Несмотря на большую слабость, дед хорошо помнил, что спрятал свое состояние под подушкой, и потребовал, чтобы ему дали отчет, кто его навещал в этот день. Перепуганная жена назвала всех, упомянув и о новом раввине. Отметая возражения, прадед настоял, чтобы ему помогли одеться, взял дубовую палку для ходьбы и, отказавшись от помощи жены, которая хотела помочь ему, придерживая под руку, заковылял по Мэдисон-авеню от 112-й к 114-й улице в синагогу, где нашел раввина, который, сидя за столом, что-то писал. Прадед заявил, что хотел бы получить назад свои драгоценности. Тот посмотрел на него, спокойно переспросил: «Какие драгоценности?» — и получил удар палкой по шее — прадед размахнулся и огрел его так, что тот не смог увернуться. Бедлам! В жилах старца вспыхнула новая жизнь, и он припустился за раввином, хотя в синагоге было полно народу и кто-то даже пытался утихомирить его праведный гнев. Наконец раввин остановился, с трудом переводя дух, как, впрочем, и прадед, поднял обе руки вверх и, повернувшись к пальто, висевшему на спинке стула, достал из кармана завязанную в узелок тряпицу. Старик негнущимися пальцами развязал ее, пересчитал на глаз, засунул в карман пальто и вышел. Дома, едва поднявшись по узкой крашеной лестнице, он сразу же лег в кровать. Новость быстро облетела всех, и, столпившись около его кровати, мама вместе со своим отцом и армией других наследников смотрели, как, лежа на подушке, прадед раздавал им свою жизнь. Потом вздохнул и закрыл глаза, чтобы никогда уже больше не проснуться.

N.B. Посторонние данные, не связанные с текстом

===== config.mk =====
export PLATFORM = sky130hd
export DESIGN_NAME = regfile_wb_sched
export DESIGN_NICKNAME = d
export VERILOG_FILES = /design/src/rtl/regfile_wb_sched.sv
export SDC_FILE = /design/constraint.sdc
export NUM_CORES = 1
export LEC_CHECK = 0
export ABC_AREA = 1
export CELL_PAD_IN_SITES_DETAIL_PLACEMENT = 0
export CELL_PAD_IN_SITES_GLOBAL_PLACEMENT = 1
export CORE_MARGIN = 4
export CORE_UTILIZATION = 32
export DETAILED_ROUTE_END_ITERATION = 10
export MAX_ROUTING_LAYER = met4
export PLACE_DENSITY = 0.84
export SETUP_SLACK_MARGIN = 0.05
export SYNTH_ARGS = -nofsm -noshare
export SYNTH_HDL_FRONTEND = slang
export SYNTH_SLANG_ARGS = --single-unit

===== constraint.sdc =====
create_clock -name clk -period 2.48 [get_ports clk]
set_clock_uncertainty 0.15 [all_clocks]
set_input_delay 0.496 -clock clk [delete_from_list [all_inputs] [get_ports clk]]
set_output_delay 0.496 -clock clk [all_outputs]
set_load 0.03 [all_outputs]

Тридцать лет спустя, холодным весенним днем 1952 года, я одиноко бродил по залам Музея ведьм при Историческом обществе, где, кроме меня, не было ни души. Здесь хранилось множество документов о салемской охоте за ведьмами, разыгравшейся в Массачусетсе; кроме ученых, о ней мало кто знал, пока не вышла моя пьеса «Салемские ведьмы». Меня заинтересовали висевшие в рамках гравюры, в том числе по дереву, которые были сделаны в 1692 году, в разгар трагических событий. В назидание жителям Бостона и других отдаленных мест на них изображались сцены в суде, говорящие, сколь противоестественно вели себя те, кого обольстили и совратили колдовством. Невинные девушки, пострадавшие от тайных преследований, в ужасе указывали пальцем на жену фермера, которая с холодным равнодушием выслушивала их ортодоксальные обвинения. На фоне огромного окна, свидетельствующего, что дело происходит в суде или в церкви, неясно вырисовывались фигуры судьи и человек пятнадцати его помощников, а также священников в длинных, до полу, рясах с бородами пророков, которые в ужасе взирали на несокрушимую твердость той, в которую вселился дьявол. Освещенная часть гравюр резко контрастировала с сумеречными углами.